Task directions:
Using the records below, repeat exactly the lines from the one holding "- Port bufs" through the one holding "nand3_1 23, nor2_1 58, inv_1 31, a22oi_1 26", both ends included, and no others.

Provided entries:
==> design/flow/design.v <==
`timescale 1ns / 1ps
module foursub(
output d,bout,
input a,b,bin);
    assign bout=(~a)&b^(~a)&bin^b&bin;
    assign d=a^b^bin;
endmodule
module fourbitsub(D,bout,a,b,bin);
output bout;
output [3:0]D;
input bin;
input [3:0]a,b;
wire temp0,temp1,temp2;
foursub fa0(D[0],temp0,a[0],b[0],bin);
foursub fa1(D[1],temp1,a[1],b[1],temp0);
foursub fa2(D[2],temp2,a[2],b[2],temp1);
foursub fa3(D[3],bout,a[3],b[3],temp2);
endmodule
==> design/flow/run.sh <==
#!/bin/bash
# OpenROAD 26Q1-2900-gdf79404cd8, Yosys 0.63+post, stock flow scripts
make -C /OpenROAD-flow-scripts/flow DESIGN_CONFIG=/design/flow/config.mk WORK_HOME=/design/flow/orfs finish
==> design/flow/config.mk <==
export PLATFORM = sky130hd
export DESIGN_NAME = fourbitsub
export DESIGN_NICKNAME = fourbitsub
export VERILOG_FILES = /design/flow/design.v
export SDC_FILE = /design/flow/constraint.sdc
export NUM_CORES = 4
export LEC_CHECK = 1
export CORE_AREA = 10 10 70 70
export DIE_AREA = 0 0 80 80
==> design/flow/constraint.sdc <==
current_design fourbitsub

set clk_period 2.8
set clk_io_pct 0.2

create_clock -name clk0 -period $clk_period

set non_clock_inputs [all_inputs -no_clocks]
set_input_delay [expr $clk_period * $clk_io_pct] -clock clk0 $non_clock_inputs
set_output_delay [expr $clk_period * $clk_io_pct] -clock clk0 [all_outputs]
==> impl_metrics.toml <==
# generated from flow reports
[global_routing]
antenna_found_initial = 0
grt_max_degree = 2
grt_usage = 0.0114
grt_pass1_wl_um = 579
grt_overflow = 0
grt_pass1_vias = 128

[status]
status = "complete, no violations"

[final_timing]
fmaxAchievable_mhz = 367
post-route-min-period_ns = 2.73
fin_ws_ns = 0.0743
period_used_share = 0.973
relSlewSlack = 0.941
worstMarginPinSlew_ns = 0.0886
slew_viol_final = 0
hold_viol = 0
setup_viol = 0
timing.hold.ws_ns = 1.82
grt_setup_unrepaired = "yes"

[synthesis]
yosys.area.top_type_share = 0.542
top_cells_by_count = "inv_1 (10), buf_4 (4), fa_1 (4)"
synthCells = 18
yosys_area_um2 = 148
yosysWarnings = 0
synthTopCellsByArea = "fa_1 (54%), inv_1 (25%), buf_4 (20%)"
yosysSeqAreaShare = 0
postSynthAreaPerCell_um2 = 8.20
synth_area_um2 = 148
yosysUniqueCellTypes = 3
top_cell = "inv_1"
ys_cells = 18
largest_area_cell = "fa_1"

[floorplanning]
core-area_um2 = 3420
dieArea_um2 = 6400
die_h_um = 80
rows = 21
fp_util = 0.0432
io_pins = 14
dieWidth_um = 80

[drt]
vias = 126
wirelength_um = 402
antenna_left = 0
avgRoutedWirePerCell_um = 5.43
first_pass_iters = 1
viasPerCell = 1.70
n_antenna_cell = 0
drc = 0
drt_iter0_markers = 0

[critical_path]
cp-end-kind = "primary output"
crit_fanout = 1
worstPathArrival_ns = 2.17
required_ns = 2.24
critPathKind = "input port to primary output"
crit_path_start_kind = "input port"

[place]
post-place-ws_ns = -0.725
place_area_um2 = 315
port_buffers = 14
dp_hpwl_um = 393
gp_congestion = 0.744
dp_cells = 74

[layout]
nClkBuffers = 0
nFillCells = 405
seqCellArea_um2 = 0
final_layout_size_suffix_gt1_frac = 0.393
stdcell_area_um2 = 317
syn_to_final_growth_pct = 114
flops = 0
comb_area_um2 = 87.6
final_cell_count_no_fill = 74

[power_and_ir_drop]
p_leak_uw = 0.000142
ir_drop_mv = 0.0467
power.density_nw_per_um2 = 145

[flow_run]
warnings = 34
max-cap-violations = 0

[cts]
cts_hold_buf = 0

[min_path]
hold_path.class = "input port to primary output"
File: flow/constraint.sdc
current_design Checksum

set clk_period 7.4
set clk_io_pct 0.2

create_clock -name clk0 -period $clk_period [get_ports {clock}]

set non_clock_inputs [all_inputs -no_clocks]
set_input_delay [expr $clk_period * $clk_io_pct] -clock clk0 $non_clock_inputs
set_output_delay [expr $clk_period * $clk_io_pct] -clock clk0 [all_outputs]
File: flow/design.v
`timescale 1ns / 1ps
module Checksum(hardreset,inputdata,clock,checksum,valid);
input hardreset;
input [31:0] inputdata;  
input clock;  
output [15:0] checksum;  
output reg valid;
reg [15:0] checksum;
parameter size=3;
parameter s0=3'b000;
parameter s1=3'b001;
parameter s2=3'b010;
parameter s3=3'b011;
parameter s4=3'b100;
parameter s5=3'b101;
parameter s6=3'b110;
parameter s7=3'b111;
reg [size-1:0]state;
reg [size-1:0]next_state;
reg [31:0] m0;
reg [31:0] m1;
reg [31:0] m2;
reg [31:0] m3;
reg [31:0] m4;
reg [31:0] m5;
always @ (posedge clock or posedge hardreset)
begin
if(hardreset)
begin
state=0;
end
else
begin
state=next_state;
end
end
always @ (posedge clock or posedge hardreset)
begin
if (hardreset)
begin
next_state=s0;
end
else
begin
case(state)
s0 : next_state=s1;
s1 : next_state=s2;
s2 : next_state=s3;
s3 : next_state=s4;
s4 : next_state=s5;
s5 : next_state=s6;
s6 : next_state=s7;
s7 : next_state=s0;
default : next_state=s0;
endcase
end
end
always @ (posedge clock or posedge hardreset)
begin
if (hardreset)
begin
m0<=0;
m1<=0;
m2<=0;
m3<=0;
m4<=0;
m5<=0;
end
else
begin
case(state)
s0 : m0<=inputdata;
s1 : m1<=inputdata;
s2 : m2<=inputdata;
s3 : m3<=inputdata;
s4 : m4<=inputdata;
s5 : m5<=inputdata;
s6 : begin
     end
s7 : begin
     end
default : begin
          end
endcase
end
end
always @ (posedge clock or posedge hardreset)
begin
if (hardreset)
begin
checksum=16'b0;
end
else
begin
case(state)
s0 : checksum=16'b0;
s1 : checksum=checksum+(~(m0[31:16]))+(~(m0[15:0]));
s2 : checksum=checksum+(~(m1[31:16]))+(~(m1[15:0]));
s3 : checksum=checksum+(~(m2[31:16]))+(~(m2[15:0]));
s4 : checksum=checksum+(~(m3[31:16]))+(~(m3[15:0]));
s5 : checksum=checksum+(~(m4[31:16]))+(~(m4[15:0]));
s6 : checksum=checksum+(~(m5[31:16]))+(~(m5[15:0]));
s7 : checksum=~checksum;
default : checksum=0;
endcase
end
end
always @ (posedge clock or posedge hardreset)
begin
if (hardreset)
begin
valid<=0;
end
else
begin
case(state)
s0 : valid<=0;
s1 : valid<=0;
s2 : valid<=0;
s3 : valid<=0;
s4 : valid<=0;
s5 : valid<=0;
s6 : valid<=0;
s7 : valid<=1;
default : valid<=0;
endcase
end
end
endmodule
`flow/design.v`:
```
module LCD_Controller (	 
						iDATA,iRS,
						iStart,oDone,
						iCLK,iRST_N,
						LCD_DATA,
						LCD_RW,
						LCD_EN,
						LCD_RS	);
parameter	CLK_Divide	=	16;
input	[7:0]	iDATA;
input	iRS,iStart;
input	iCLK,iRST_N;
output	reg		oDone;
output	[7:0]	LCD_DATA;
output	reg		LCD_EN;
output			LCD_RW;
output			LCD_RS;
reg		[4:0]	Cont;
reg		[1:0]	ST;
reg		preStart,mStart;
assign	LCD_DATA	=	iDATA; 
assign	LCD_RW		=	1'b0;
assign	LCD_RS		=	iRS;
always@(posedge iCLK or negedge iRST_N)
begin
	if(!iRST_N)
	begin
		oDone	<=	1'b0;
		LCD_EN	<=	1'b0;
		preStart<=	1'b0;
		mStart	<=	1'b0;
		Cont	<=	0;
		ST		<=	0;
	end
	else
	begin
		preStart<=	iStart;
		if({preStart,iStart}==2'b01)
		begin
			mStart	<=	1'b1;
			oDone	<=	1'b0;
		end
		if(mStart)
		begin
			case(ST)
			0:	ST	<=	1;	 
			1:	begin
					LCD_EN	<=	1'b1;
					ST		<=	2;
				end
			2:	begin					
					if(Cont<CLK_Divide)
					Cont	<=	Cont+1;
					else
					ST		<=	3;
				end
			3:	begin
					LCD_EN	<=	1'b0;
					mStart	<=	1'b0;
					oDone	<=	1'b1;
					Cont	<=	0;
					ST		<=	0;
				end
			endcase
		end
	end
end
endmodule
module	LCD_TEST (	 
					iCLK,iRST_N,
					d0x0,d0x1,d0x2,d0x3,d0x4,d0x5,d1x0,d1x1,d1x2,d1x3,d1x4,d1x5,
					LCD_DATA,LCD_RW,LCD_EN,LCD_RS	);
input			iCLK,iRST_N;
input  [7:0] d0x0,d0x1,d0x2,d0x3,d0x4,d0x5,d1x0,d1x1,d1x2,d1x3,d1x4,d1x5;
output	[7:0]	LCD_DATA;
output			LCD_RW,LCD_EN,LCD_RS;
reg	[5:0]	LUT_INDEX;
reg	[8:0]	LUT_DATA;
reg	[5:0]	mLCD_ST;
reg	[17:0]	mDLY;
reg			mLCD_Start;
reg	[7:0]	mLCD_DATA;
reg			mLCD_RS;
wire		mLCD_Done;
parameter	LCD_INTIAL	=	0;
parameter	LCD_RESTART	=	4;
parameter	LCD_LINE1	=	5;
parameter	LCD_CH_LINE	=	LCD_LINE1+16;
parameter	LCD_LINE2	=	LCD_LINE1+16+1;
parameter	LUT_SIZE	=	LCD_LINE2+16-1;
always@(posedge iCLK or negedge iRST_N)
begin
	if(!iRST_N)
	begin
		LUT_INDEX	<=	0;
		mLCD_ST		<=	0;
		mDLY		<=	0;
		mLCD_Start	<=	0;
		mLCD_DATA	<=	0;
		mLCD_RS		<=	0;
	end
	else
	begin
		begin
			case(mLCD_ST)
			0:	begin
					mLCD_DATA	<=	LUT_DATA[7:0];
					mLCD_RS		<=	LUT_DATA[8];
					mLCD_Start	<=	1;
					mLCD_ST		<=	1;
				end
			1:	begin
					if(mLCD_Done)
					begin
						mLCD_Start	<=	0;
						mLCD_ST		<=	2;					
					end
				end
			2:	begin
					if(mDLY<18'h3FFFE)
					mDLY	<=	mDLY+1;
					else
					begin
						mDLY	<=	0;
						mLCD_ST	<=	3;
					end
				end
			3:	begin
					if(LUT_INDEX<LUT_SIZE)
						LUT_INDEX	<=	LUT_INDEX+1;
					else
						LUT_INDEX	<=	LCD_RESTART;
					mLCD_ST	<=	0;
				end
			endcase
		end
	end
end
function [8:0] hex2char;
	input [3:0] h;
	hex2char = (h>9 ? 9'h137 : 9'h130) + h;	
endfunction
always@*
begin
	case(LUT_INDEX)
	LCD_INTIAL+0:	LUT_DATA	<=	9'h038;
	LCD_INTIAL+1:	LUT_DATA	<=	9'h00C;
	LCD_INTIAL+2:	LUT_DATA	<=	9'h001;
	LCD_INTIAL+3:	LUT_DATA	<=	9'h006;
	LCD_INTIAL+4:	LUT_DATA	<=	9'h080;
	LCD_LINE1+0:	LUT_DATA	<=	hex2char(d0x0[ 7: 4]);
	LCD_LINE1+1:	LUT_DATA	<=	hex2char(d0x0[ 3: 0]);
	LCD_LINE1+2:	LUT_DATA	<=	9'h120;
	LCD_LINE1+3:	LUT_DATA	<=	hex2char(d0x1[ 7: 4]);             
	LCD_LINE1+4:	LUT_DATA	<=	hex2char(d0x1[ 3: 0]);
	LCD_LINE1+5:	LUT_DATA	<=	9'h120;
	LCD_LINE1+6:	LUT_DATA	<=	hex2char(d0x2[ 7: 4]);           
	LCD_LINE1+7:	LUT_DATA	<=	hex2char(d0x2[ 3: 0]);
	LCD_LINE1+8:	LUT_DATA	<=	9'h120;
	LCD_LINE1+9:	LUT_DATA	<=	hex2char(d0x3[ 7: 4]);          
	LCD_LINE1+10:	LUT_DATA	<=	hex2char(d0x3[ 3: 0]);
	LCD_LINE1+11:	LUT_DATA	<=	9'h120;
	LCD_LINE1+12:	LUT_DATA	<=	hex2char(d0x4[ 7: 4]);             
	LCD_LINE1+13:	LUT_DATA	<=	hex2char(d0x4[ 3: 0]);
	LCD_LINE1+14:	LUT_DATA	<=	9'h120;
	LCD_LINE1+15:	LUT_DATA	<=	hex2char(d0x5[ 3: 0]);
	LCD_CH_LINE:	LUT_DATA	<=  9'h0C0;	                    
	LCD_LINE2+0:	LUT_DATA	<=	hex2char(d1x0[ 7: 4]);
	LCD_LINE2+1:	LUT_DATA	<=	hex2char(d1x0[ 3: 0]);
	LCD_LINE2+2:	LUT_DATA	<=	9'h120;
	LCD_LINE2+3:	LUT_DATA	<=	hex2char(d1x1[ 7: 4]);             
	LCD_LINE2+4:	LUT_DATA	<=	hex2char(d1x1[ 3: 0]);
	LCD_LINE2+5:	LUT_DATA	<=	9'h120;
	LCD_LINE2+6:	LUT_DATA	<=	hex2char(d1x2[ 7: 4]);           
	LCD_LINE2+7:	LUT_DATA	<=	hex2char(d1x2[ 3: 0]);
	LCD_LINE2+8:	LUT_DATA	<=	9'h120;
	LCD_LINE2+9:	LUT_DATA	<=	hex2char(d1x3[ 7: 4]);          
	LCD_LINE2+10:	LUT_DATA	<=	hex2char(d1x3[ 3: 0]);
	LCD_LINE2+11:	LUT_DATA	<=	9'h120;
	LCD_LINE2+12:	LUT_DATA	<=	hex2char(d1x4[ 7: 4]);             
	LCD_LINE2+13:	LUT_DATA	<=	hex2char(d1x4[ 3: 0]);
	LCD_LINE2+14:	LUT_DATA	<=	9'h120;
	LCD_LINE2+15:	LUT_DATA	<=	hex2char(d1x5[ 3: 0]);
	default:	    LUT_DATA	<=	9'h120;
	endcase
end
LCD_Controller 		u0	(	 
							.iDATA(mLCD_DATA),
							.iRS(mLCD_RS),
							.iStart(mLCD_Start),
							.oDone(mLCD_Done),
							.iCLK(iCLK),
							.iRST_N(iRST_N),
							.LCD_DATA(LCD_DATA),
							.LCD_RW(LCD_RW),
							.LCD_EN(LCD_EN),
							.LCD_RS(LCD_RS)	);
endmodule
```
`flow/run.sh`:
```
#!/bin/bash
# OpenROAD 26Q1-2900-gdf79404cd8, Yosys 0.63+post, stock flow scripts
make -C /OpenROAD-flow-scripts/flow DESIGN_CONFIG=/design/flow/config.mk WORK_HOME=/design/flow/orfs finish
```
`flow/config.mk`:
```
export PLATFORM = sky130hd
export DESIGN_NAME = LCD_TEST
export DESIGN_NICKNAME = LCD_TEST
export VERILOG_FILES = /design/flow/design.v
export SDC_FILE = /design/flow/constraint.sdc
export NUM_CORES = 4
export LEC_CHECK = 1
export CORE_UTILIZATION = 30
```
`flow/constraint.sdc`:
```
current_design LCD_TEST

set clk_period 2.8
set clk_io_pct 0.2

create_clock -name clk0 -period $clk_period [get_ports {iCLK}]

set non_clock_inputs [all_inputs -no_clocks]
set_input_delay [expr $clk_period * $clk_io_pct] -clock clk0 $non_clock_inputs
set_output_delay [expr $clk_period * $clk_io_pct] -clock clk0 [all_outputs]
```
==> impl_results.rst <==
Metrics
=======

.. list-table::
   :header-rows: 1

   * - Metric
     - Value
   * - Placed inst area
     - around 8600 sq um
   * - Worst Hold Class
     - in -> async
   * - Worst slack after detailed placement
     - -517 ps
   * - Post-route minimum period
     - ~2700 ps
   * - Number of cells on the worst reg-to-reg path
     - 9
   * - Setup TNS after final layout
     - 0 ps
   * - Max Clock Skew
     - ~7.2 ps
   * - Cts bufs inserted
     - 5
   * - Clk pwr share
     - 0.322
   * - Slew HR
     - 0.587
   * - Chip Height
     - between 100 and 150 um
   * - Met2 track demand over resource in global routing
     - 0.321
   * - GR Overflow Total
     - 0
   * - Number of global-route vias before repair
     - 6396
   * - TritonCTS clock tree
     - built
   * - First-pass iteration count of the detailed router
     - 5
   * - Setup crit start kind
     - input port
   * - Fraction of layout cells with a size suffix above 1
     - 0.227
   * - Sequential share of the synthesized area
     - 0.206
   * - Area of the mapped netlist
     - 6220 sq um
   * - Endpoint of the most critical setup path
     - mLCD_DATA[1]
   * - Data arrival time of the critical path
     - approximately 2900 ps
   * - Die outline area
     - about 21000 sq um
   * - Overall routing resource usage
     - 0.217
   * - Psw
     - between 0.6 and 0.7 mW
   * - Mean area per synthesized cell
     - about 8 sq um
   * - Detailed-placement wirelength estimate
     - approximately 19000 um
   * - Number of sinks on the clock net
     - just over 50
   * - Post-route DRC violation count
     - 0
   * - Startpoint of the worst register-to-register path
     - LUT_INDEX[0]
   * - Cell breakdown of the critical path
     - clkdlybuf4s50_1 -> o21a_1 -> ha_2 -> fa_1 -> a22oi_2 -> o22ai_1 -> a22oi_1 -> nand3_1 -> a211oi_2 -> buf_4 -> o22ai_1
   * - Vias/cell
     - approximately 5.2
   * - ANT nets after route
     - 0
   * - Register cell area after layout
     - around 1300 sq um
   * - Share of total power in combinational logic
     - 0.341
   * - Std cell rows
     - 52
   * - Main area contributors after synthesis
     - dfrtp_1, ha_1, fa_1, nand2_1, nor2b_1
   * - Routed length per placed instance
     - 17.5 um
   * - Floorplan-stage core utilization
     - 0.306
   * - Required time of the critical path
     - around 3000 ps
   * - Clock-pin slew reported for the worst setup and hold paths after clock tree synthesis
     - about 70 ps
   * - Slew @ Worst Pin
     - 619 ps
   * - Cell type with the largest total area
     - dfrtp_1
   * - Async S/R FF share, synth
     - 1.00
   * - Run status
     - finished clean
   * - GR met3 Demand/Resource
     - 0.0374
   * - Reg2reg end
     - mLCD_DATA[6]
   * - Via count
     - between 6000 and 7000
   * - Number of H-tree levels
     - 2
   * - Layer with the highest usage
     - met1
   * - # placed instances
     - around 1300
   * - Die x size
     - ~150 um
   * - Reg power frac
     - 0.337
   * - Static leakage power
     - approximately 4.2 nW
   * - Worst hold slack
     - approximately 290 ps
   * - First-pass GRT wire length
     - ~35000 um
   * - Master cell of the clock root buffer
     - clkbuf_16
   * - Number of diodes added for antenna fixing
     - 0
   * - Count of tool warnings
     - 37
   * - Dominant register cell in the synthesized netlist
     - dfrtp_1
   * - Total internal power
     - between 1.5 and 2 mW
   * - Fill cell count
     - a little under 2000
   * - Yosys warns
     - 2
   * - Initial DRC count
     - between 400 and 500
   * - Tally of max-capacitance violations
     - 0
   * - Slack of the worst reg-to-reg path
     - roughly 120 ps
   * - Pin count of the biggest net entering global routing
     - 29
   * - Number of setup violations in the final report
     - 0
   * - Master of the slowest instance on the critical path
     - fa_1
   * - Fraction of synthesized cell area taken by the top area cell type
     - 0.197
   * - Final Instance Count excl. Fillers
     - between 1000 and 1500
   * - Num ports
     - 109
   * - Count of different cell masters after synthesis
     - a little under 70
   * - Tot Pwr
     - about 2.2 mW
   * - Fraction of the core area covered by cells at the end of the flow
     - 0.446
   * - Post-layout period usage
     - 0.978
   * - Number of antenna violations at the first check in global routing
     - 0
   * - Post-route design area
     - approximately 9000 sq um
   * - Pwr Density
     - approximately 240 nW/um^2
   * - Worst setup path class
     - in -> reg
   * - Post-synth EDFFs
     - 0
   * - Synth Instances
     - around 770
   * - Element type at the critical path end
     - register
   * - Post-synthesis cell count from yosys
     - 774
   * - Latest clock arrival within the worst-skew pair
     - between 200 and 300 ps
   * - Met1 track demand over resource in global routing
     - 0.335
   * - Post-synthesis register bit count
     - between 50 and 60
   * - CTS Buffer Depth
     - 2
   * - Number of hold-repair buffers added at the cts stage
     - 0
   * - Comb gate area
     - between 4000 and 5000 sq um
   * - Placer's final routability congestion estimate
     - just over 1
   * - Sw Ratio
     - 0.274
   * - Area reported by Yosys stat
     - between 6000 and 7000 sq um
   * - Number of hold violations in the final report
     - 0
   * - Core region area
     - between 20000 and 25000 sq um
   * - Slowest stage delay, CP
     - 480 ps
   * - Final tally of max-slew violations
     - 0
   * - Routed wire length
     - between 20000 and 25000 um
   * - VDD IR-drop max
     - ~0.35 mV
   * - Worst path setup slack after routing
     - ~60 ps
   * - Origin of the worst setup path
     - d0x1[5]
   * - Port bufs
     - between 90 and 100
   * - Area growth syn-to-layout
     - 45.6%
   * - Most common cell on crit path
     - o22ai_1
   * - Top achievable clock speed
     - 0.365 GHz
   * - Top fanout value on the critical path
     - 2
-- cells in the mapped netlist (23+ instances only) --
cell and n:
a21o_1 27, nand2_1 71, ha_1 51, nand2b_1 24, dfrtp_1 49, a21oi_1 38, nor2b_1 40, o21ai_0 48
nand3_1 23, nor2_1 58, inv_1 31, a22oi_1 26
-- final cells by class --
| type | count | area share |
|---|---|---|
| Clock buffer | 6 | 0.0153 |
| Clock inverter | 2 | 0.00428 |
| Inverter | 31 | 0.0128 |
| Multi-Input combinational cell | 663 | 0.537 |
| Sequential cell | 51 | 0.141 |
| Tap cell | 270 | 0.0373 |
| Timing Repair Buffer | 264 | 0.252 |
-- how the worst min path moves through the flow --
stage      start        end  slack, ps  depth (start not counted)
4_1_cts   iRST_N   mDLY[10]        290                          1
6_report  iRST_N   u0.oDone        290                          1
5_1_grt   iRST_N  u0.mStart        330                          1
-- layout by cell type, fill, tap and decap left out, types with 10 or more instances in the layout --
cell             netlist  final
buf_4                  3    165
dlymetal6s2s_1         0     22
ha_1                  51     42
clkdlybuf4s50_1        0     76
nand2_1               71     70
o21a_1                15     15
a21oi_1               38     36
inv_1                 31     29
xor2_1                20     19
and3_1                14     14
nor2b_1               40     36
a22oi_1               26     24
o21ai_0               48     44
a31oi_1               10     10
dfrtp_1               49     49
o22ai_1               15     14
xnor2_1               12     11
nand4_1               11     11
fa_1                  16     11
nand2b_1              24     24
nand3_1               23     23
a21o_1                27     27
mux2i_1               13     13
nor2_1                58     54
-- state kept, by name (all words and copies together) (netlist names), named ones only --
signal       cells
mLCD_ST          4
u0.LCD_EN        1
mLCD_Start       1
u0.ST            2
mDLY            18
LUT_INDEX        6
u0.mStart        1
mLCD_RS          1
u0.Cont          5
mLCD_DATA        8
u0.oDone         1
u0.preStart      1
-- worst max-delay path: cells and delay by family --
| kind | cells | cell delay (ps) |
|---|---|---|
| AOI/OAI and AO/OA | 6 | 940 |
| buffers and inverters | 2 | 600 |
| and+or+nand+nor | 1 | 120 |
| adders and majority gates | 2 | 670 |
-- cells by family (layout without fill, tap and decap cells) --
logic type               after synthesis  after routing  share of synthesized area
AND-OR/OR-AND                        247            247                      0.273
XOR/XNOR                              32             32                     0.0451
adder cells (fa/ha/maj)               67             67                      0.154
buffers and inverters                 60            303                     0.0400
flip-flops                            51             51                      0.206
multiplexers                          14             14                     0.0227
other                                  1              1                   0.000603
AND/OR/NAND/NOR                      302            302                      0.259
-- routing by layer --
| layer | part of all wire | vias up |
|---|---|---|
| met5 | 0 | - |
| met4 | 0.020 | 0 |
| met3 | 0.064 | 37 |
| met2 | 0.43 | 185 |
| met1 | 0.49 | 3119 |
| li1 | - | 3376 |
-- what timing repair did --
action,in CTS,in global routing
setup buffers,0,5
gates resized,9,65
cloned,0,0
pin swaps,5,34
setup endpoints to repair,3,7
-- power groups by stage --
stage	registers [mW]	logic, mW	clock network (mW)
finish	0.738	0.746	0.706
global route	0.738	0.818	0.753
CTS	0.738	0.723	0.731
Power figures rest on the tool's default switching activity, not on a simulated workload.
==> ./design.v <==
module perceptron_top #(
    parameter WIDTH = 8
  ) (
    input clk,
    input reset,
    input      val_i,
    output     rdy_o,
    output reg val_o,
    input      rdy_i,
    input  [1:0] W1W0b_en_i,
    input        b_i,
    input        W0_i,
    input        W1_i,
    input signed [WIDTH-1:0] X0_i,
    input signed [WIDTH-1:0] X1_i,
    output reg Y_o
);
wire en_egress;
wire en_ingress;
    perceptron_ctrl ctrl(
      .clk        (clk),
      .reset      (reset),
      .W1W0b_en_i (W1W0b_en_i),
      .en_egress  (en_egress),
      .en_ingress (en_ingress),
      .val_i      (val_i),
      .rdy_o      (rdy_o),
      .val_o      (val_o),
      .rdy_i      (rdy_i)
    );
    perceptron_dp #(WIDTH) dp(
      .clk        (clk),
      .reset      (reset),
      .en_egress  (en_egress),
      .en_ingress (en_ingress),
      .W1W0b_en_i (W1W0b_en_i),
      .b_i        (b_i),
      .W0_i       (W0_i),
      .W1_i       (W1_i),
      .X0_i       (X0_i),
      .X1_i       (X1_i),
      .Y_o        (Y_o)
    );
endmodule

Written reply:
   * - Port bufs
     - between 90 and 100
   * - Area growth syn-to-layout
     - 45.6%
   * - Most common cell on crit path
     - o22ai_1
   * - Top achievable clock speed
     - 0.365 GHz
   * - Top fanout value on the critical path
     - 2
-- cells in the mapped netlist (23+ instances only) --
cell and n:
a21o_1 27, nand2_1 71, ha_1 51, nand2b_1 24, dfrtp_1 49, a21oi_1 38, nor2b_1 40, o21ai_0 48
nand3_1 23, nor2_1 58, inv_1 31, a22oi_1 26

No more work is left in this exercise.